The minimum wage is a welfare tool. If it were abolished, the poverty rate would increase considerably. That much is indisputable: The free market drives wages down to the lowest competitive rate, and large corporations (which are in many ways independent of the free market) collude to achieve the same result or worse.
The theoretical trade-off is that there would also be a possibility of greater economic expansion, at least in the short term, since the money not paid to workers could potentially be used as capital instead. In practice, however, not only does that inherently not work (because the cost of living increases when the economy expands), but most of the time it isn't even an issue, because most of this money is not used as capital. It goes into the hands of the shareholders and executives, who invest it for the enrichment of themselves and anyone else who can competently play the markets. When that's where the money goes, the free market's pressures on labor costs are a form of wealth redistribution from the lower to the upper classes. It is hard to overstate how destabilizing that is to a society. Lesser societies have crumbled under that kind of stress.
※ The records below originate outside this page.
`config.mk`:
```
export PLATFORM = sky130hd
export DESIGN_NAME = cordic_vector
export DESIGN_NICKNAME = d
export VERILOG_FILES = /design/src/rtl/cordic_vector.sv
export SDC_FILE = /design/constraint.sdc
export NUM_CORES = 1
export LEC_CHECK = 0
export ABC_AREA = 1
export CAP_MARGIN = 20
export CORE_ASPECT_RATIO = 1.1
export CORE_UTILIZATION = 42
export DETAILED_ROUTE_END_ITERATION = 16
export PLACE_DENSITY = 0.67
export SKIP_CTS_REPAIR_TIMING = 1
export SYNTH_ARGS = -nofsm -noshare
export SYNTH_HDL_FRONTEND = slang
export SYNTH_SLANG_ARGS = --single-unit
```
`constraint.sdc`:
```
create_clock -name clk -period 6.2 [get_ports clk]
set_input_delay 0.62 -clock clk [delete_from_list [all_inputs] [get_ports clk]]
set_output_delay 0.62 -clock clk [all_outputs]
set_load 0.01 [all_outputs]
```
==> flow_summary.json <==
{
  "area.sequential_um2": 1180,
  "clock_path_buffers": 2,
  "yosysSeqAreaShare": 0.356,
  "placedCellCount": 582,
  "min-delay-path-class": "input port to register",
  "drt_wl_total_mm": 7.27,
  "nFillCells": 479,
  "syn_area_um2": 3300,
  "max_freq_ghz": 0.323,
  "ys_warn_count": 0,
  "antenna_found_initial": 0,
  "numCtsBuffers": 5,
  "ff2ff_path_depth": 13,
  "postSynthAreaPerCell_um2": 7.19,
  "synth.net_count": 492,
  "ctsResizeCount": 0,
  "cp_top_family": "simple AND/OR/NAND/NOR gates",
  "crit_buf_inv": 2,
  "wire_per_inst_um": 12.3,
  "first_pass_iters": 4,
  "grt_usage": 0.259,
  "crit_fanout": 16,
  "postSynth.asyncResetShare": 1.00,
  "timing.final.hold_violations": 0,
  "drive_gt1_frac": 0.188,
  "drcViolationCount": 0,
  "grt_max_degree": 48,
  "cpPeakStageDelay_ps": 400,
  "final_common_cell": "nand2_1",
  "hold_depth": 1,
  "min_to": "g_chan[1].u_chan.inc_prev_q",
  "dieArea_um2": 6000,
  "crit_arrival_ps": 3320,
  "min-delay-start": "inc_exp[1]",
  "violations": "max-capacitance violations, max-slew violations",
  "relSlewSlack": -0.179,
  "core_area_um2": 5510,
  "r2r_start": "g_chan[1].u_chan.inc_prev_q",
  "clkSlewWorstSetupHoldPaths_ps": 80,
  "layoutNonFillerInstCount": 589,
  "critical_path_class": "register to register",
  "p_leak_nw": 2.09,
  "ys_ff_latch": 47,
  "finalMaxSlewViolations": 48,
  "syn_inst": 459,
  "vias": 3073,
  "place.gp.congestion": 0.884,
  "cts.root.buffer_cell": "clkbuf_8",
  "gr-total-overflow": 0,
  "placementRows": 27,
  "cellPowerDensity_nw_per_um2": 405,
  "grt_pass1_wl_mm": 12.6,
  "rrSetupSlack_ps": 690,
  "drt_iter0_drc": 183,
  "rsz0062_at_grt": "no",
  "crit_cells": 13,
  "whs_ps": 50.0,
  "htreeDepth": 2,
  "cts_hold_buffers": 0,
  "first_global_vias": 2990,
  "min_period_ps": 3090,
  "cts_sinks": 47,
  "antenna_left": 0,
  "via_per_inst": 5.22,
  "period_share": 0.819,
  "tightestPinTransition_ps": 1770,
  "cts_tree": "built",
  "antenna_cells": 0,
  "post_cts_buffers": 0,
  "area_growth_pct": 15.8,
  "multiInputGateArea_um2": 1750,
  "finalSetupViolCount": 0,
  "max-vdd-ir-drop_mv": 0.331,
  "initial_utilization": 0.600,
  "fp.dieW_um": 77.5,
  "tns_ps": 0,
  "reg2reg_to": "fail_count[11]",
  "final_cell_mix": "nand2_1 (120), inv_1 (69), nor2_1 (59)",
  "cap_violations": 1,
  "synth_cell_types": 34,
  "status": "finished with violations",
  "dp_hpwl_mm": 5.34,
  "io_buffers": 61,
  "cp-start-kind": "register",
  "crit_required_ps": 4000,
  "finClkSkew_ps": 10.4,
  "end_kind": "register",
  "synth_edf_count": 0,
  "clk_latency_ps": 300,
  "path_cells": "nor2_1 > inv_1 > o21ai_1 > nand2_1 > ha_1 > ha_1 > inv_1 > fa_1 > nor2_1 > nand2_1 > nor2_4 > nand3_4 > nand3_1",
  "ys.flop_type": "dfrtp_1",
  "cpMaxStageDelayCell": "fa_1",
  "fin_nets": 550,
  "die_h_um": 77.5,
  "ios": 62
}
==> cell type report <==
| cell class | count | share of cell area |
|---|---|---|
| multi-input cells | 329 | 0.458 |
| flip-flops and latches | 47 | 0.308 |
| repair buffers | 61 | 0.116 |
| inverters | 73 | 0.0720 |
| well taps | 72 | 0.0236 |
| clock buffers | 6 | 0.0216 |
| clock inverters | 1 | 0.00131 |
The simple reality is that this short-term trade-off does not live up to its theoretical potential. This aspect of economic conservatism is simply wrong, flat out. The economy grows both more and more healthily when the lower income brackets are upwardly mobile, and the minimum wage is a net positive influence on upward mobility, especially to the working class. Abolishing it would profit a few, but it would harm the economy as a whole.
Let's remember, also, just what kind of a minimum wage we're talking about. It's true that many people who earn the minimum wage today would earn considerably less were it abolished (although this would be offset somewhat by state minimum wage laws in most states, which are separate from the federal minimum wage, which I presume is what you were talking about). However, already, the minimum wage is not a "livable" wage, meaning that someone working full-time on the federal minimum wage would currently gross $14,500 a year. The federal poverty threshold, meanwhile, for a two-person family is $14,570 a year. In a legitimate sense, therefore, we can think of the minimum wage as "not existing," because it is low enough that lower wages would mostly be offset by government welfare. The minimum wage in America is not a gold-plated plan. It's not even tin-plated. It's cheap, almost to the point of irrelevancy. (Until Democrats raised the federal minimum wage a couple of years ago, there was barely a state in the Union that didn't have a higher state minimum wage.) We would have to raise the minimum wage a whole hell of a lot before it were to reach the point where it would be capable of legitimately destabilizing the economy due to downward wealth redistribution. (I'm not actually aware of any country having ever gone broke by being overly generous with its lower class, but it is at least theoretically possible.)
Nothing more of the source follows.